[Collected data]
━━━━━━━━━━━━━━━━

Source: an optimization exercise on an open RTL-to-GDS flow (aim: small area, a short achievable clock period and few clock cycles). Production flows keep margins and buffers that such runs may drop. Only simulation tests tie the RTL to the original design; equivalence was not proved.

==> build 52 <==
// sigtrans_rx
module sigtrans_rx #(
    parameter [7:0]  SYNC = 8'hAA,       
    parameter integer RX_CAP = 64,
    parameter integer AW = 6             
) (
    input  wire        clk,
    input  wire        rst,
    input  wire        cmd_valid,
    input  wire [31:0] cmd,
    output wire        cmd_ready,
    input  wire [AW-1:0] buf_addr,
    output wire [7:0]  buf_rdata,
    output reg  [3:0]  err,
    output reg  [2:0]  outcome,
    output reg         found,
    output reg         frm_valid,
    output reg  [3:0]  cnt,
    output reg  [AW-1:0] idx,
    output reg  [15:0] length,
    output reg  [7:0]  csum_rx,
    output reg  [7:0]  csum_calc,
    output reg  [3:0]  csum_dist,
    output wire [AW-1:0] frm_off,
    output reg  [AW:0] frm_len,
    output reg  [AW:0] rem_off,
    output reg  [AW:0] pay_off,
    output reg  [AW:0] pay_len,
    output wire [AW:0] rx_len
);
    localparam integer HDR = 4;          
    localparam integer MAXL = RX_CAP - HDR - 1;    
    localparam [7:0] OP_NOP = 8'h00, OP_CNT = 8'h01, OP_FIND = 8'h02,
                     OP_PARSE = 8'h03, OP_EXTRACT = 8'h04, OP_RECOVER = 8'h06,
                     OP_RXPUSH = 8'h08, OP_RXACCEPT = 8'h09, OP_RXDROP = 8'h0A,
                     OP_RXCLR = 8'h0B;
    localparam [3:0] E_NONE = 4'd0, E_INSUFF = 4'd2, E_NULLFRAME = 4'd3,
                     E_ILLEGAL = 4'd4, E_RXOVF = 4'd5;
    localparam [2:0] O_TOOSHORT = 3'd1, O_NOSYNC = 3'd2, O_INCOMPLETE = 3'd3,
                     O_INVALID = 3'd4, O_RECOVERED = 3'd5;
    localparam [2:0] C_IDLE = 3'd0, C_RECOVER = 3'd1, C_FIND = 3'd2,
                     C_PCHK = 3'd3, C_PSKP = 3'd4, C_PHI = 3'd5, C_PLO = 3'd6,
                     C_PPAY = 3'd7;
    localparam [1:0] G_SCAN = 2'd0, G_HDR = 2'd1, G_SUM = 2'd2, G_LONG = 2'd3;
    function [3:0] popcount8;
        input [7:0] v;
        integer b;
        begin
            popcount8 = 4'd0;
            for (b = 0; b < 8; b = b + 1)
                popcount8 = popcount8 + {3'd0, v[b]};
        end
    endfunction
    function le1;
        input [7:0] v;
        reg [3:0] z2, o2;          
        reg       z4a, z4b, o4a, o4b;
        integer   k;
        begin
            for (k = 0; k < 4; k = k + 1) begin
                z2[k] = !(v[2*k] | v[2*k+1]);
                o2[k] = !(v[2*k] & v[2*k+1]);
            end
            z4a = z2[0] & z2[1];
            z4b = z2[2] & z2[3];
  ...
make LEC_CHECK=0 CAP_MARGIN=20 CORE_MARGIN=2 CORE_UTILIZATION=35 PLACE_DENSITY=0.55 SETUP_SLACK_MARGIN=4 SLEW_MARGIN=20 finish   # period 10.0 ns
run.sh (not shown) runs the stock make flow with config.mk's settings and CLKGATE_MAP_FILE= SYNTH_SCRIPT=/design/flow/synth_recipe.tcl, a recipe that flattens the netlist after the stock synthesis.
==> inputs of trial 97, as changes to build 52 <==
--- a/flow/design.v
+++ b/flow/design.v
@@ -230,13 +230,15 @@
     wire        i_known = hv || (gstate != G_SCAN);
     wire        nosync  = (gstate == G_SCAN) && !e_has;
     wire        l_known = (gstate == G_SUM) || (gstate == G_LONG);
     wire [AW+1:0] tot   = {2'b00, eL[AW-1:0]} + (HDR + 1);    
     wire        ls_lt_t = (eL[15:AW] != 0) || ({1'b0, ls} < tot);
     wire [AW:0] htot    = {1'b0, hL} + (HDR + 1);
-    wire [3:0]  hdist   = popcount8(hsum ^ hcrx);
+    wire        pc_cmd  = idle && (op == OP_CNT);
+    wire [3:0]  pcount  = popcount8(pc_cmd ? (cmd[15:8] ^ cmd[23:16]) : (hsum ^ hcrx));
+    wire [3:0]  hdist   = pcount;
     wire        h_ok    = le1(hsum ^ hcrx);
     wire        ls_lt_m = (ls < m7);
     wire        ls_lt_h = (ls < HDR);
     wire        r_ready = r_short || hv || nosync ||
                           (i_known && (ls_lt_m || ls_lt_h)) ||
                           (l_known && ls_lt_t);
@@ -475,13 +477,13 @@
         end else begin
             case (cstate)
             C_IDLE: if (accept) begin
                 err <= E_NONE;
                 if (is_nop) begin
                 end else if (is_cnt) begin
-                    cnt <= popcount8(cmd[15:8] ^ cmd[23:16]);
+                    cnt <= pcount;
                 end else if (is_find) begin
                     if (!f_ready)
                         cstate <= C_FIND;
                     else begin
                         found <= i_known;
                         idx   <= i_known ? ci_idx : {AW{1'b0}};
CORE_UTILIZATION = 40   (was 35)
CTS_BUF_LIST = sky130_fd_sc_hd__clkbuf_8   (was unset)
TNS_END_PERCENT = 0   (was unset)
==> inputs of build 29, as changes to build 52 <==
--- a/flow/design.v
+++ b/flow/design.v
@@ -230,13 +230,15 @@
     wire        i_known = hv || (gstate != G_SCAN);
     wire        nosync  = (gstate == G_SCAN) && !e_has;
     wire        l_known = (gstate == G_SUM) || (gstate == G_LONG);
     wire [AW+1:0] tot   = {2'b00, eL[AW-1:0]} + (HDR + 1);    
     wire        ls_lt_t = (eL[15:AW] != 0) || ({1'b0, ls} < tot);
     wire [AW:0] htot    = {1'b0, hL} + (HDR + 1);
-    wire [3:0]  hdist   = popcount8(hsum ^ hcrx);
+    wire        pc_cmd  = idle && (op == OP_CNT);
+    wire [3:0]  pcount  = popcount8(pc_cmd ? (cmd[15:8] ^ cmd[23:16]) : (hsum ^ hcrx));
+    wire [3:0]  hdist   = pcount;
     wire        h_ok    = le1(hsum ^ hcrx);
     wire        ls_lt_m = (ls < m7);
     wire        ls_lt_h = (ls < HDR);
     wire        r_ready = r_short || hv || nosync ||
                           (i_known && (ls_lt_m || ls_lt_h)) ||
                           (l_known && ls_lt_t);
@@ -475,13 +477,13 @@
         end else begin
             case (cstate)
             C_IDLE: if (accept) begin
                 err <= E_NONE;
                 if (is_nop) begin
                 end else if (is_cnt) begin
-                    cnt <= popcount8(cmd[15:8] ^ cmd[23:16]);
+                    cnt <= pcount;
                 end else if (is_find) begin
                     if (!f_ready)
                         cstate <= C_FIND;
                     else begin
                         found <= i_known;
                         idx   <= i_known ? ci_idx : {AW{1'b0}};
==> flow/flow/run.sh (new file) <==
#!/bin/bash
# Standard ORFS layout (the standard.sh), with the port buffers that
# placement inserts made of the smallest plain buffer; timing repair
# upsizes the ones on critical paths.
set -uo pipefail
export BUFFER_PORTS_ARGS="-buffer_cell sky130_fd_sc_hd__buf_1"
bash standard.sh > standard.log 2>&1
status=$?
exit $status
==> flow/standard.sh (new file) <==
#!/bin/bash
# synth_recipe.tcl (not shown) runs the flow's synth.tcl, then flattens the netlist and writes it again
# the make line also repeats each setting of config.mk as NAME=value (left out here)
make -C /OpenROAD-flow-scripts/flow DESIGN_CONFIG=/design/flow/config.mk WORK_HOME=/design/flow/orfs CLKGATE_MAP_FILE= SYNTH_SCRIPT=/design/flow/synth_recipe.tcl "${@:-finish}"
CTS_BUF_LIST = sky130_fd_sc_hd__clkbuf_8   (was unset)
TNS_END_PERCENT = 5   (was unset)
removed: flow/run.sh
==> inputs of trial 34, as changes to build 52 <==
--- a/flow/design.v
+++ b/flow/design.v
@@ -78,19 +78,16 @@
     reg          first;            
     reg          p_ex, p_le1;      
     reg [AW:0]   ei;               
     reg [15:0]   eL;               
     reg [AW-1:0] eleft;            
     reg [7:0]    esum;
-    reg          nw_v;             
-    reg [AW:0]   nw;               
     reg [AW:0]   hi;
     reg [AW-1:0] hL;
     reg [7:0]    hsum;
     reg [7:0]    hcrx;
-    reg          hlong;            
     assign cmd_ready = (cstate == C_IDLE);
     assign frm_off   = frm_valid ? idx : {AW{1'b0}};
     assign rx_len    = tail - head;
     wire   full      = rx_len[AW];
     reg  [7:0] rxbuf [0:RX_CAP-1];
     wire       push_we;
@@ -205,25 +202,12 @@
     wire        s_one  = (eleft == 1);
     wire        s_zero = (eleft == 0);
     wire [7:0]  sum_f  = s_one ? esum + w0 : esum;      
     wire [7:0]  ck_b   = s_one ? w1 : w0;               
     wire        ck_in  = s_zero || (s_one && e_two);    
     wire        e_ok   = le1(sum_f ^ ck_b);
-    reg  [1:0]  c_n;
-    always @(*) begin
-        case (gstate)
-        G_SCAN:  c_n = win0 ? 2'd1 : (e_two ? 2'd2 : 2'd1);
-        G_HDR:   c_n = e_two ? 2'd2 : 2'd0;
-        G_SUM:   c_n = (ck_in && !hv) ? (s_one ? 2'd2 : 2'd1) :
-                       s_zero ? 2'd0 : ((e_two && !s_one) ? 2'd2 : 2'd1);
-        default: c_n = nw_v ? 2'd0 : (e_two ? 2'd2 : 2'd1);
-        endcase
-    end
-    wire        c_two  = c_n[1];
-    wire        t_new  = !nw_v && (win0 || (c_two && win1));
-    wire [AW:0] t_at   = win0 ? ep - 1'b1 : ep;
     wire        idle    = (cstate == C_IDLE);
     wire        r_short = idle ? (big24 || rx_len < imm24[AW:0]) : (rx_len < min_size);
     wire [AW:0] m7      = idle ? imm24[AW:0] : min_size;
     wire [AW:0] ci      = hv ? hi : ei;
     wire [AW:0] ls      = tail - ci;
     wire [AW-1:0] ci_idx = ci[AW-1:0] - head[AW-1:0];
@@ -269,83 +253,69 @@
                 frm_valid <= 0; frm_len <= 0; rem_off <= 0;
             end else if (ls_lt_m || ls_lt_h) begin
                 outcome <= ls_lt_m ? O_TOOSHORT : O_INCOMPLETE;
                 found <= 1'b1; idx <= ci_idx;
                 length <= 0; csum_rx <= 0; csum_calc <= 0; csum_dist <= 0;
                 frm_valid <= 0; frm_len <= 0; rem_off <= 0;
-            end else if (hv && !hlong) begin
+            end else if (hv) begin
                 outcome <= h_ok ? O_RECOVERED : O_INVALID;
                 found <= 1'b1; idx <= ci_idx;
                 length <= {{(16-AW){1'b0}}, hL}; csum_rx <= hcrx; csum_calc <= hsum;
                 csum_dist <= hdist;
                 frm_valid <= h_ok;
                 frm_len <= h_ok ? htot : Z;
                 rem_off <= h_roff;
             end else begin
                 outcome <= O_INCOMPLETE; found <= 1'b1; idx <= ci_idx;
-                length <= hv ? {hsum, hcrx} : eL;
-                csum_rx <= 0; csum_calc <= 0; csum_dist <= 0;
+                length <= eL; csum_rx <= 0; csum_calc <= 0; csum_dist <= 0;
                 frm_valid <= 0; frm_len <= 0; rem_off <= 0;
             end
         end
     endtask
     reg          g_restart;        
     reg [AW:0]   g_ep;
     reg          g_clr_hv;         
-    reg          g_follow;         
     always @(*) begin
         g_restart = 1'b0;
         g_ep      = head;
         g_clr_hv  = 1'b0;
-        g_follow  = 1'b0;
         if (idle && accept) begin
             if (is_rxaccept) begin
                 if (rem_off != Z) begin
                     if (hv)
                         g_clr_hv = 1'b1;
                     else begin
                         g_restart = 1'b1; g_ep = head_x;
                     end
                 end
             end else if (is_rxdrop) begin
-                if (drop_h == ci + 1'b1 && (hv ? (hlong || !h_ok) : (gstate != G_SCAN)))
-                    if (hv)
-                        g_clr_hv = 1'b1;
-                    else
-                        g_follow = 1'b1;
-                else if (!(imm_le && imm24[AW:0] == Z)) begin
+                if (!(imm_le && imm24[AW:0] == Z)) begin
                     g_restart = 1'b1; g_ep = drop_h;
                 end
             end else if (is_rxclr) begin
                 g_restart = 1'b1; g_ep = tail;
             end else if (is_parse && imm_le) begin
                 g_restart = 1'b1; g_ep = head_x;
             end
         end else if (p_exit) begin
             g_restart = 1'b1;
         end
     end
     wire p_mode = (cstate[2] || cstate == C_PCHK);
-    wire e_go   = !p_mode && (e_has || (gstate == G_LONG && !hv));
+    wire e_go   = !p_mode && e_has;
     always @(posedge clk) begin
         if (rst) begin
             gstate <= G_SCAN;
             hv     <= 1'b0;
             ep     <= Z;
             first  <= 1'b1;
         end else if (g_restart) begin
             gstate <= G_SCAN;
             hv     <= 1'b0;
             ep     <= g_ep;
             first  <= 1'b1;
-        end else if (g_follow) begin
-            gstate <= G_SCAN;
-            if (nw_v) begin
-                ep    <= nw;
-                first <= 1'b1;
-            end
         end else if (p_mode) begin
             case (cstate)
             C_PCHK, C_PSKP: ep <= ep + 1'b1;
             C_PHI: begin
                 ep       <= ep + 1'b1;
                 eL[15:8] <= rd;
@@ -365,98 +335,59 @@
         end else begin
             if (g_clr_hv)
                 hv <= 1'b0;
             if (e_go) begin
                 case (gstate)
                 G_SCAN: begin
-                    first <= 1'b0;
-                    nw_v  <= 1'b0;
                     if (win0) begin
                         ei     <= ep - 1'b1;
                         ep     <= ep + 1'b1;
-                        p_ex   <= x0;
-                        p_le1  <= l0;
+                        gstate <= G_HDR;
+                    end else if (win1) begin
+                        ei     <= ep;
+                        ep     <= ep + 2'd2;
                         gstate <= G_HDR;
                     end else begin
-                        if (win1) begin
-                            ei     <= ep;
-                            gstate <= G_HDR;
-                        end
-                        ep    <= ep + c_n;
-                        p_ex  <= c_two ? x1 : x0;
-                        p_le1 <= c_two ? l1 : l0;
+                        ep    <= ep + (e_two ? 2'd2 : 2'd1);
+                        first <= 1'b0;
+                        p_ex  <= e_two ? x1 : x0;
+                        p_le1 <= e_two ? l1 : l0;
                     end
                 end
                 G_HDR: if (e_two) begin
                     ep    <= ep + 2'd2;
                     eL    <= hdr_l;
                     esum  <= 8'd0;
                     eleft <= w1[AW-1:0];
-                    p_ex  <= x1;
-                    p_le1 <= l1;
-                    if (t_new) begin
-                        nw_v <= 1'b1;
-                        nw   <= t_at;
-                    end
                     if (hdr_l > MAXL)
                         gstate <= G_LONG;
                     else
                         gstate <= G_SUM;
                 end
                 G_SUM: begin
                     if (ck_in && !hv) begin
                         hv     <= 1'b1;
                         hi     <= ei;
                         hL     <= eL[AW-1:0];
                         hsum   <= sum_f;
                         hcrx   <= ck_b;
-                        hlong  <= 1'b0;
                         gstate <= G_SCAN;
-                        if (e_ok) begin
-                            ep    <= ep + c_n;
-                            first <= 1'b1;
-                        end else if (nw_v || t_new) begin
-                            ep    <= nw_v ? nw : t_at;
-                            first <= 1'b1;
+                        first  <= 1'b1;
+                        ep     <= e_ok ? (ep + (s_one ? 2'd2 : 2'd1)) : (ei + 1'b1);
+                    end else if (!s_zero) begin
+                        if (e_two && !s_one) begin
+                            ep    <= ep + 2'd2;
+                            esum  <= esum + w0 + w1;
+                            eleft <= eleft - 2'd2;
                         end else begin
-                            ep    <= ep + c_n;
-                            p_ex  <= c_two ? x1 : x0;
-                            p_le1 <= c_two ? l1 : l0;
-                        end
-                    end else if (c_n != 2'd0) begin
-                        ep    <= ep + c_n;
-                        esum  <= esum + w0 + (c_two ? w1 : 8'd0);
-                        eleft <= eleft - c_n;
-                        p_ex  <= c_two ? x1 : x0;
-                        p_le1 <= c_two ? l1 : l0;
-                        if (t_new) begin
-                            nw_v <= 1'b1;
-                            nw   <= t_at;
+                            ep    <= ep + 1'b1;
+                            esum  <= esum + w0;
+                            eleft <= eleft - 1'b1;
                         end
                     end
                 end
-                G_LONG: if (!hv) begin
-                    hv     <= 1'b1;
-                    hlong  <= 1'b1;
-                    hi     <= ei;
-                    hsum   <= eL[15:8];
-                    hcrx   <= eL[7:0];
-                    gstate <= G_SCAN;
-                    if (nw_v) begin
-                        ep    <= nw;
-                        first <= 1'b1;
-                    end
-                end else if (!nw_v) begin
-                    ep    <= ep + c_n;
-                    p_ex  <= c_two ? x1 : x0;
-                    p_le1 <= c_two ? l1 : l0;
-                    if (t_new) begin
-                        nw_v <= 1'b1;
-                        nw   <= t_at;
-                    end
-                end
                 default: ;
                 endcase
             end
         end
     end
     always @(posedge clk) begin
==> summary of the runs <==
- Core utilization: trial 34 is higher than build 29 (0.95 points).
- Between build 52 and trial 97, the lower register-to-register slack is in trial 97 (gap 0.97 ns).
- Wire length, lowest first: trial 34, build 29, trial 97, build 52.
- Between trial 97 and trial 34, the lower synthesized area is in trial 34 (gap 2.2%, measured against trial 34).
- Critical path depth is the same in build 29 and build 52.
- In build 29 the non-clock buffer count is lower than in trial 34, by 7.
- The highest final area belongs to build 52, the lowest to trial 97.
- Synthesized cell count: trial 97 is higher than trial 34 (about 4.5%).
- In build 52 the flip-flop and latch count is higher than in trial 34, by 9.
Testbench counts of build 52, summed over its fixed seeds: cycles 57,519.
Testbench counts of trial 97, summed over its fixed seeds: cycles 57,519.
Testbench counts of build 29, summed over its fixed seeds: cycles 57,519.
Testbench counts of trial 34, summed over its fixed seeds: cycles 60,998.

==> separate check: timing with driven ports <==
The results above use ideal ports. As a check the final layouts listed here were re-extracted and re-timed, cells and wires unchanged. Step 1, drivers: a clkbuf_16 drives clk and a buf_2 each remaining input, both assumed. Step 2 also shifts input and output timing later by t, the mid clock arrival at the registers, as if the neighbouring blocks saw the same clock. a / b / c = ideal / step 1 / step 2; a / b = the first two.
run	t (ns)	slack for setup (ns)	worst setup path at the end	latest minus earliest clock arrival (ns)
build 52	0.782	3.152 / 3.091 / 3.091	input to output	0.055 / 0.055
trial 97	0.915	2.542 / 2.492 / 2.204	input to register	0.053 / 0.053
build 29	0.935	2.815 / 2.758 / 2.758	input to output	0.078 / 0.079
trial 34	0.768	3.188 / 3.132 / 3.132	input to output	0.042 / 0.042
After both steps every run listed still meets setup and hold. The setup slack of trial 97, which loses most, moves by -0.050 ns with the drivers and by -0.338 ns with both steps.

━━━━━━━━━━━━━━━━

Exercise
Wherever "that" turns up in the records, copy the whole line.

Exercise result
Source: an optimization exercise on an open RTL-to-GDS flow (aim: small area, a short achievable clock period and few clock cycles). Production flows keep margins and buffers that such runs may drop. Only simulation tests tie the RTL to the original design; equivalence was not proved.
run.sh (not shown) runs the stock make flow with config.mk's settings and CLKGATE_MAP_FILE= SYNTH_SCRIPT=/design/flow/synth_recipe.tcl, a recipe that flattens the netlist after the stock synthesis.
# Standard ORFS layout (the standard.sh), with the port buffers that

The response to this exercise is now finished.